In all, nearly 42 percent of the readmissions among sepsis survivors were due to preventable conditions, using the expanded definition the team adopted. Nearly half of those readmissions were due to illnesses that are not on the usual list of ambulatory care sensitive conditions.
"Getting on the right medications and diet, receiving counseling on infection risks and signs, and having kidney function tested more often could be examples of post-hospital interventions that sepsis survivors could benefit more from," says Prescott.
The new research also shows the power of "big data" in finding subtleties that might not otherwise be visible, says Prescott. Harnessing this kind of analysis, and crafting tools that can personalize risk calculations, will be crucial to reducing unnecessary hospital stays - and avoiding the costs that come with them. Such "big data" can be used to target the right preventive medicine to each individual patient, rather than asking overwhelmed primary care physicians to do everything to everybody. Developing such precision medicine tools is one of the focus areas for Prescott's current research.
Hospitals currently face financial penalties from Medicare if too many of their heart failure or pneumonia patients get readmitted within 30 days of discharge. But other conditions, such as sepsis, also cause high rates of readmission - and targeted efforts to prevent repeat hospital stays must involve primary care physicians and their teams, Prescott says.
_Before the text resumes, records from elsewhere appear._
Background: an optimization exercise with open tools, aiming at small area, a short achievable clock period and few clock cycles per item. Do not read the settings as production practice. The RTL was checked by simulation tests, not by an equivalence proof against the original design.

`design/flow/flow/run.sh`:
```
#!/bin/bash
# The standard ORFS layout (standard.sh), with two changes to how it is made:
#  - the port buffers are sky130_fd_sc_hd__buf_2 cells (buffer_ports' -buffer_cell);
#  - the flow's own repair_timing steps (after CTS and after global routing) are
#    asked for a larger setup slack margin, so that they size and buffer the
#    design for a shorter period than the constraint's. The SDC is unchanged.
# The full make output goes to make_finish.log; ORFS keeps each step's log under orfs/logs.
set -euo pipefail
export BUFFER_PORTS_ARGS="-buffer_cell sky130_fd_sc_hd__buf_2"
export SETUP_SLACK_MARGIN=12.5
bash standard.sh finish > make_finish.log 2>&1
```
`design/flow/standard.sh`:
```
#!/bin/bash
# synth_recipe.tcl (not shown) runs the flow's synth.tcl, then flattens the netlist and writes it again
# the make line also repeats each setting of config.mk as NAME=value (left out here)
make -C /OpenROAD-flow-scripts/flow DESIGN_CONFIG=/design/flow/config.mk WORK_HOME=/design/flow/orfs CLKGATE_MAP_FILE= SYNTH_SCRIPT=/design/flow/synth_recipe.tcl "${@:-finish}"
```
`design/flow/config.mk`:
```
export PLATFORM = sky130hd
export DESIGN_NAME = proof_emul
export DESIGN_NICKNAME = proof_emul
export VERILOG_FILES = /design/flow/design.v
export SDC_FILE = /design/flow/constraint.sdc
export NUM_CORES = 4
export LEC_CHECK = 0
export CAP_MARGIN = 20
export CORE_MARGIN = 2
export CORE_UTILIZATION = 40
export SLEW_MARGIN = 20
```
`design/flow/constraint.sdc`:
```
create_clock -name core_clock -period 17.5 [get_ports {clk_i}]
set_input_delay 3.5000 -clock core_clock [delete_from_list [all_inputs] [get_ports {clk_i}]]
set_output_delay 3.5000 -clock core_clock [all_outputs]
set_load 0.01 [all_outputs]
```
`design/flow/design.v`:
```
module proof_emul #(
  parameter int BMAX = 256
) (
  input  logic            clk_i,
  input  logic            arst_ni,
  input  logic            istr_i,
  input  logic [BMAX-1:0] modp_i,
  input  logic [BMAX-1:0] opa_i,
  input  logic [BMAX-1:0] opb_i,
  output logic            busy_o,
  output logic            vlid_o,
  output logic            ierr_o,
  output logic [BMAX-1:0] prod_o
);
  localparam int W = 261;     
  logic [255:0] p_r, a_r;
  logic [259:0] b_r;          
  logic [W-1:0] ss_r, sc_r;
  localparam int NS = 4;
  localparam int SW = 15;
  localparam int S_G16 = 0, S_G1 = 1, S_ROT = 2,
                 S_DA1 = 3, S_DA2 = 4, S_DAN = 5, S_QA1 = 6, S_QA2 = 7, S_QAN = 8,
                 S_DB1 = 9, S_DB2 = 10, S_DBN = 11, S_QB1 = 12, S_QB2 = 13, S_QBN = 14;
  logic [SW-1:0] sel_n;           
  logic [SW-1:0] sel_q [NS];      
  logic [SW-1:0] sel_c [NS];      
  logic [SW-1:0] sel0;            
  logic       busy_r, vlid_r;
  logic       m_norm, m_loop, m_res, m_rot;
  logic       first_r, cor_r;
  logic [6:0] j_r;                 
  logic [6:0] ka_r;                
  logic [5:0] sh_r;                
  logic [5:0] rc_r;                
  logic [W-1:0] vg16, vg1, vda1, vda2, vdan, vqa1, vqa2, vqan, vdb1, vdb2, vdbn, vqb1, vqb2, vqbn;
  always_comb begin
    for (int i = 0; i < W; i++) begin
      vg16[i] = sel_c[i*NS/W][S_G16];
      vg1[i]  = sel_c[i*NS/W][S_G1];
      vda1[i] = sel_c[i*NS/W][S_DA1];
      vda2[i] = sel_c[i*NS/W][S_DA2];
      vdan[i] = sel_c[i*NS/W][S_DAN];
      vqa1[i] = sel_c[i*NS/W][S_QA1];
      vqa2[i] = sel_c[i*NS/W][S_QA2];
      vqan[i] = sel_c[i*NS/W][S_QAN];
      vdb1[i] = sel_c[i*NS/W][S_DB1];
      vdb2[i] = sel_c[i*NS/W][S_DB2];
      vdbn[i] = sel_c[i*NS/W][S_DBN];
      vqb1[i] = sel_c[i*NS/W][S_QB1];
      vqb2[i] = sel_c[i*NS/W][S_QB2];
      vqbn[i] = sel_c[i*NS/W][S_QBN];
    end
  end
  logic [W-1:0] a1, a2, pw1, pw2;    
  assign a1  = {5'b0, a_r};
  assign a2  = {4'b0, a_r, 1'b0};
  assign pw1 = {1'b0, p_r, 4'b0};
  assign pw2 = {p_r, 5'b0};
  logic [W-1:0] zda, zdb, mpa, mpb;    
  logic [W-1:0] o1, o2, o3, o4, o5, o6;
  logic [W-1:0] s1, c1, s2, c2, s3, c3, s4, c4;
  always_comb begin
    zda = ((a1 & vda1) | (a2 & vda2)) ^ vdan;
    zdb = ((a1 & vdb1) | (a2 & vdb2)) ^ vdbn;
    mpa = ((pw1 & vqa1) | (pw2 & vqa2)) ^ vqan;
    mpb = ((pw1 & vqb1) | (pw2 & vqb2)) ^ vqbn;
    o1 = ({ss_r[W-5:0], 4'b0} & vg16) | (ss_r & vg1);
    o2 = ({sc_r[W-5:0], 4'b0} & vg16) | (sc_r & vg1);
    o1[0] = o1[0] | vdbn[0];
    o2[0] = o2[0] | vqbn[0];
    o1[2] = o1[2] | vdan[0];
    o2[2] = o2[2] | vqan[0];
    o3 = {zda[W-3:0], 2'b0};
    o4 = zdb;
    if (sel_c[0][S_ROT]) o4[7:4] = ss_r[259:256];
    o5 = {mpa[W-3:0], 2'b0};
    o6 = mpb;
    s1 = o1 ^ o2 ^ o3;
    c1 = (o1 & o2) | (o1 & o3) | (o2 & o3);
    s2 = s1 ^ {c1[W-2:0], 1'b0} ^ o4;
    c2 = (s1 & {c1[W-2:0], 1'b0}) | (s1 & o4) | ({c1[W-2:0], 1'b0} & o4);
    s3 = s2 ^ {c2[W-2:0], 1'b0} ^ o5;
    c3 = (s2 & {c2[W-2:0], 1'b0}) | (s2 & o5) | ({c2[W-2:0], 1'b0} & o5);
    s4 = s3 ^ {c3[W-2:0], 1'b0} ^ o6;
    c4 = (s3 & {c3[W-2:0], 1'b0}) | (s3 & o6) | ({c3[W-2:0], 1'b0} & o6);
  end
  always_ff @(posedge clk_i) begin
    ss_r <= s4;
    sc_r <= {c4[W-2:0], 1'b0};
  end
  function automatic logic [2:0] booth(input logic [2:0] w);
    booth[0] = w[1] ^ w[0];
    booth[1] = (w[2] & ~w[1] & ~w[0]) | (~w[2] & w[1] & w[0]);
    booth[2] = w[2] & ~(w[1] & w[0]);
  endfunction
  logic [2:0] bdc, bdd;
  assign bdc = m_loop ? booth(b_r[255:253]) : 3'b000;
  assign bdd = m_loop ? booth(b_r[253:251]) : 3'b000;
  function automatic logic [17:0] wda(input logic [255:0] a, input logic [2:0] bd,
                                      input int lo);
    logic [17:0] w;
    for (int k = 0; k < 18; k++) begin
      int i;
      i = lo + k;
      w[k] = (((i <= 255) ? a[i] : 1'b0) & bd[0]) |
             (((i >= 1 && i <= 256) ? a[i-1] : 1'b0) & bd[1]);
      w[k] = w[k] ^ bd[2];
    end
    wda = w;
  endfunction
  function automatic logic [17:0] wmp(input logic [255:0] p, input logic s1q, input logic s2q,
                                      input logic nq, input int lo);
    logic [17:0] w;
    for (int k = 0; k < 18; k++) begin
      int i;
      i = lo + k;
      w[k] = (((i >= 4 && i <= 259) ? p[i-4] : 1'b0) & s1q) |
             (((i >= 5 && i <= 260) ? p[i-5] : 1'b0) & s2q);
      w[k] = w[k] ^ nq;
    end
    wmp = w;
  endfunction
  logic [17:0] e1, e2, e3, e4, e5, e6, e7;
  assign e1 = first_r ? '0 : ss_r[256:239];
  assign e2 = first_r ? '0 : sc_r[256:239];
  assign e3 = wda(a_r, {sel0[S_DAN], sel0[S_DA2], sel0[S_DA1]}, 241);
  assign e4 = wmp(p_r, sel0[S_QA1], sel0[S_QA2], sel0[S_QAN], 241);
  assign e5 = wda(a_r, {sel0[S_DBN], sel0[S_DB2], sel0[S_DB1]}, 243);
  assign e6 = wmp(p_r, sel0[S_QB1], sel0[S_QB2], sel0[S_QBN], 243);
  assign e7 = wda(a_r, bdc, 245);
  function automatic logic [17:0] csa_s(input logic [17:0] x, input logic [17:0] y,
                                        input logic [17:0] z);
    csa_s = x ^ y ^ z;
  endfunction
  function automatic logic [17:0] csa_c(input logic [17:0] x, input logic [17:0] y,
                                        input logic [17:0] z);
    csa_c = ((x & y) | (x & z) | (y & z)) << 1;
  endfunction
  logic [17:0] t1s, t1c, t2s, t2c, t3s, t3c, t4s, t4c, xc, yc;
  always_comb begin
    t1s = csa_s(e1, e2, e3);
    t1c = csa_c(e1, e2, e3);
    t2s = csa_s(e4, e5, e6);
    t2c = csa_c(e4, e5, e6);
    t3s = csa_s(t1s, t1c, t2s);
    t3c = csa_c(t1s, t1c, t2s);
    t4s = csa_s(t3s, t3c, t2c);
    t4c = csa_c(t3s, t3c, t2c);
    xc  = csa_s(t4s, t4c, e7);
    yc  = csa_c(t4s, t4c, e7);
  end
  function automatic logic sgn3_19(input logic [18:0] x, input logic [18:0] y,
                                   input logic [18:0] k);
    logic [18:0] s, c, g, p, gn, pn;
    s = x ^ y ^ k;
    c = ((x & y) | (x & k) | (y & k)) << 1;
    g = s & c;
    p = s ^ c;
    for (int d = 1; d < 19; d = d * 2) begin
      gn = g;
      pn = p;
      for (int i = d; i < 19; i++) begin
        gn[i] = g[i] | (p[i] & g[i-d]);
        pn[i] = p[i] & p[i-d];
      end
      g = gn;
      p = pn;
    end
    sgn3_19 = s[18] ^ c[18] ^ g[17];
  endfunction
  function automatic logic sgn3_17(input logic [16:0] x, input logic [16:0] y,
                                   input logic [16:0] k);
    logic [16:0] s, c, g, p, gn, pn;
    s = x ^ y ^ k;
    c = ((x & y) | (x & k) | (y & k)) << 1;
    g = s & c;
    p = s ^ c;
    for (int d = 1; d < 17; d = d * 2) begin
      gn = g;
      pn = p;
      for (int i = d; i < 17; i++) begin
        gn[i] = g[i] | (p[i] & g[i-d]);
        pn[i] = p[i] & p[i-d];
      end
      g = gn;
      p = pn;
    end
    sgn3_17 = s[16] ^ c[16] ^ g[15];
  endfunction
  logic [18:0] pc1, pc3;
  logic        c_ge3, c_ge1, c_gem1, c_gem3, c_ge3t, c_gem3t;
  logic        c_p2, c_p1, c_z, c_m1, c_m2;
  logic        nqa1, nqa2, nqan;
  assign pc1 = {4'b0, p_r[255:241]};
  assign pc3 = pc1 + {pc1[17:0], 1'b0};
  assign c_ge3  = ~sgn3_19({xc, 1'b0}, {yc, 1'b0}, -pc3);
  assign c_ge1  = ~sgn3_19({xc, 1'b0}, {yc, 1'b0}, -pc1);
  assign c_gem1 = ~sgn3_19({xc, 1'b0}, {yc, 1'b0}, pc1);
  assign c_gem3 = ~sgn3_19({xc, 1'b0}, {yc, 1'b0}, pc3);
  assign c_ge3t  = c_ge3 & c_ge1;
  assign c_gem3t = c_gem3 | c_gem1;
  assign c_p2 = c_ge3t;
  assign c_p1 = c_ge1 & ~c_ge3t;
  assign c_z  = c_gem1 & ~c_ge1;
  assign c_m1 = c_gem3t & ~c_gem1;
  assign c_m2 = ~c_gem3t;
  assign nqa2 = c_p2 | c_m2;
  assign nqa1 = c_p1 | c_m1;
  assign nqan = c_ge1;
  logic [15:0] zdd;
  logic [16:0] pd1, pd3;
  logic [16:0] w1s [4], w1c [4], w2s [4], w2c [4];
  logic [16:0] kq;                  
  logic [16:0] pk1, pk2;
  logic        d_ge3, d_ge1, d_gem1, d_gem3, d_ge3t, d_gem3t;
  logic        nqb1, nqb2, nqbn;
  logic [3:0]  d_sg;
  assign zdd = wda(a_r, bdd, 247);
  assign pd1 = {4'b0, p_r[255:243]};
  assign pd3 = pd1 + {pd1[15:0], 1'b0};
  assign pk1 = {1'b0, p_r[255:241], 1'b0};
  assign pk2 = {p_r[255:241], 2'b0};
  assign kq  = ((pk1 & {17{c_p1 | c_m1}}) | (pk2 & {17{c_p2 | c_m2}})) ^ {17{c_ge1}};
  always_comb begin
    for (int c = 0; c < 4; c++) begin
      logic [16:0] kc;
      case (c)
        0: kc = -pd3;
        1: kc = -pd1;
        2: kc = pd1;
        default: kc = pd3;
      endcase
      w1s[c] = {xc[15:0], 1'b0} ^ {yc[15:0], 1'b0} ^ {zdd, 1'b0};
      w1c[c] = (({xc[15:0], 1'b0} & {yc[15:0], 1'b0}) | ({xc[15:0], 1'b0} & {zdd, 1'b0}) |
                ({yc[15:0], 1'b0} & {zdd, 1'b0})) << 1;
      w2s[c] = w1s[c] ^ w1c[c] ^ kc;
      w2c[c] = ((w1s[c] & w1c[c]) | (w1s[c] & kc) | (w1c[c] & kc)) << 1;
      d_sg[c] = sgn3_17(w2s[c], w2c[c], kq);
    end
  end
  assign d_ge3  = ~d_sg[0];
  assign d_ge1  = ~d_sg[1];
  assign d_gem1 = ~d_sg[2];
  assign d_gem3 = ~d_sg[3];
  assign d_ge3t  = d_ge3 & d_ge1;
  assign d_gem3t = d_gem3 | d_gem1;
  assign nqb2 = d_ge3t | ~d_gem3t;
  assign nqb1 = (d_ge1 & ~d_ge3t) | (d_gem3t & ~d_gem1);
  assign nqbn = d_ge1;
  always_ff @(posedge clk_i) begin
    if (istr_i) begin
      p_r <= modp_i;
      a_r <= opa_i;
    end else if (m_norm) begin
      p_r <= p_r << 4;
    end
    b_r <= istr_i ? {4'b0000, opb_i} : (b_r << 4);
  end
  logic last_clk, zero_now, neg_now, norm_done, p_top;
  assign last_clk  = (j_r == 7'd65);
  assign zero_now  = (c2[W-2:0] == '0);
  assign neg_now   = s2[W-1];
  assign norm_done = (p_r[251:248] != 4'b0000) || (sh_r == 6'd62);
  assign p_top     = (modp_i[255:252] != 4'b0000);
  assign sel0      = sel_c[0];
  always_comb begin
    sel_n = sel0;
    if (istr_i) begin
      sel_n = '0;
      sel_n[S_DB1] = p_top & opb_i[255];
    end else begin
      if (m_norm && norm_done) begin
        {sel_n[S_DAN], sel_n[S_DA2], sel_n[S_DA1]} = booth(b_r[255:253]);
        {sel_n[S_DBN], sel_n[S_DB2], sel_n[S_DB1]} = booth(b_r[253:251]);
      end
      if (m_loop) begin
        if (last_clk) begin
          sel_n = '0;
          sel_n[S_G1] = 1'b1;
          sel_n[S_QB1] = ~c_gem1;
        end else begin
          sel_n[S_G16] = 1'b1;
          sel_n[S_G1]  = 1'b0;
          {sel_n[S_DAN], sel_n[S_DA2], sel_n[S_DA1]} = bdc;
          {sel_n[S_DBN], sel_n[S_DB2], sel_n[S_DB1]} = bdd;
          sel_n[S_QA1] = nqa1;
          sel_n[S_QA2] = nqa2;
          sel_n[S_QAN] = nqan;
          sel_n[S_QB1] = nqb1;
          sel_n[S_QB2] = nqb2;
          sel_n[S_QBN] = nqbn;
        end
      end
      if (m_res) begin
        if (sel0[S_QB1]) begin
          sel_n[S_QB1] = 1'b0;
        end else if (zero_now) begin
          if (neg_now && !cor_r) begin
            sel_n[S_QB1] = 1'b1;
          end else if (sh_r != 6'd0) begin
            sel_n[S_G16] = 1'b1;
            sel_n[S_G1]  = 1'b0;
            sel_n[S_ROT] = 1'b1;
          end
        end
      end
      if (m_rot && rc_r == 6'd0) begin
        sel_n[S_G16] = 1'b0;
        sel_n[S_G1]  = 1'b1;
        sel_n[S_ROT] = 1'b0;
      end
    end
  end
  for (genvar k = 0; k < NS; k++) begin : g_sel
    localparam logic [SW-1:0] POL = (k % 2 == 1) ? '1 : '0;
    if (k / 2 == 0) begin : g_r0
      always_ff @(posedge clk_i or negedge arst_ni) begin
        if (!arst_ni) sel_q[k] <= POL ^ (SW'(1) << S_G1);
        else          sel_q[k] <= sel_n ^ POL;
      end
    end else begin : g_r1
      always_ff @(posedge clk_i or negedge arst_ni) begin
        if (!arst_ni) sel_q[k] <= ~(POL ^ (SW'(1) << S_G1));
        else          sel_q[k] <= sel_n ^ POL;
      end
    end
    assign sel_c[k] = sel_q[k] ^ POL;
  end
  always_ff @(posedge clk_i or negedge arst_ni) begin
    if (!arst_ni) begin
      busy_r  <= 1'b0;
      vlid_r  <= 1'b0;
      m_norm  <= 1'b0;
      m_loop  <= 1'b0;
      m_res   <= 1'b0;
      m_rot   <= 1'b0;
      first_r <= 1'b0;
      cor_r   <= 1'b0;
      j_r     <= '0;
      ka_r    <= '0;
      sh_r    <= '0;
      rc_r    <= '0;
    end else if (istr_i) begin
      busy_r  <= 1'b1;
      vlid_r  <= 1'b0;
      m_norm  <= ~p_top;
      m_loop  <= p_top;
      m_res   <= 1'b0;
      m_rot   <= 1'b0;
      first_r <= 1'b1;
      cor_r   <= 1'b0;
      j_r     <= '0;
      ka_r    <= '0;
      sh_r    <= '0;
      rc_r    <= '0;
    end else begin
      vlid_r <= 1'b0;
      if (m_norm) begin
        sh_r <= sh_r + 6'd1;
        ka_r <= ka_r + 7'd1;
        if (norm_done) begin
          m_norm <= 1'b0;
          m_loop <= 1'b1;
        end
      end
      if (m_loop) begin
        first_r <= 1'b0;
        j_r     <= j_r + 7'd1;
        ka_r    <= ka_r + 7'd1;
        if (last_clk) begin
          m_loop <= 1'b0;
          m_res  <= 1'b1;
          cor_r  <= ~c_gem1;
        end
      end
      if (m_res) begin
        if (!sel0[S_QB1] && zero_now) begin
          if (neg_now && !cor_r) begin
            cor_r <= 1'b1;
          end else begin
            m_res <= 1'b0;
            if (sh_r == 6'd0) begin
              busy_r <= 1'b0;
              vlid_r <= 1'b1;
            end else begin
              m_rot <= 1'b1;
              rc_r  <= 6'd63 - sh_r;
            end
          end
        end
      end
      if (m_rot) begin
        rc_r <= rc_r - 6'd1;
        if (rc_r == 6'd0) begin
          m_rot  <= 1'b0;
          busy_r <= 1'b0;
          vlid_r <= 1'b1;
        end
      end
    end
  end
  assign busy_o = busy_r;
  assign vlid_o = vlid_r;
  assign prod_o = ss_r[259:4];
  logic       pev_r, aovf_r, bovf_r, adec_r, age_r, bdec_r, bge_r;
  logic [3:0] pn, an, bn;
  logic       cmp_on;
  assign pn = p_r[8'd255 - {j_r[5:0], 2'b00} -: 4];
  assign an = ka_r[6] ? 4'b0000 : a_r[8'd255 - {ka_r[5:0], 2'b00} -: 4];
  assign bn = b_r[255:252];
  assign cmp_on = m_loop & ~j_r[6];
  always_ff @(posedge clk_i) begin
    if (istr_i) begin
      pev_r  <= ~modp_i[0];
      aovf_r <= 1'b0;
      bovf_r <= 1'b0;
      adec_r <= 1'b0;
      age_r  <= 1'b1;
      bdec_r <= 1'b0;
      bge_r  <= 1'b1;
    end else begin
      if (m_norm) begin
        aovf_r <= aovf_r | (an != 4'b0000);
        bovf_r <= bovf_r | (b_r[259:256] != 4'b0000);
      end
      if (m_loop && first_r) bovf_r <= bovf_r | (b_r[259:256] != 4'b0000);
      if (cmp_on) begin
        if (!adec_r && (an != pn)) begin
          adec_r <= 1'b1;
          age_r  <= (an > pn);
        end
        if (!bdec_r && (bn != pn)) begin
          bdec_r <= 1'b1;
          bge_r  <= (bn > pn);
        end
      end
    end
  end
  assign ierr_o = vlid_r & (pev_r | aovf_r | bovf_r | age_r | bge_r);
endmodule
```
==> results of run 1 <==
-- state kept, by name, indices dropped and copies added (netlist names), 6 cells and up --
| name | cells |
|---|---|
| j_r | 7 |
| p_r | 256 |
| ss_r | 261 |
| sel_q | 57 |
| sh_r | 6 |
| rc_r | 6 |
| a_r | 256 |
| b_r | 260 |
| sc_r | 260 |
| ka_r | 7 |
This new research suggests that the current policy debate about readmissions as markers of inpatient care may be misplaced, notes Theodore Iwashyna, M.D., Ph.D., another author of the study. "Let's stop arguing about whether better inpatient care could prevent all readmissions, and instead focus on building better systems to insure patients get the post-discharge care they need," he says. "These data argue that combining precision medicine with good primary care could offer real benefits for patients, families and health systems."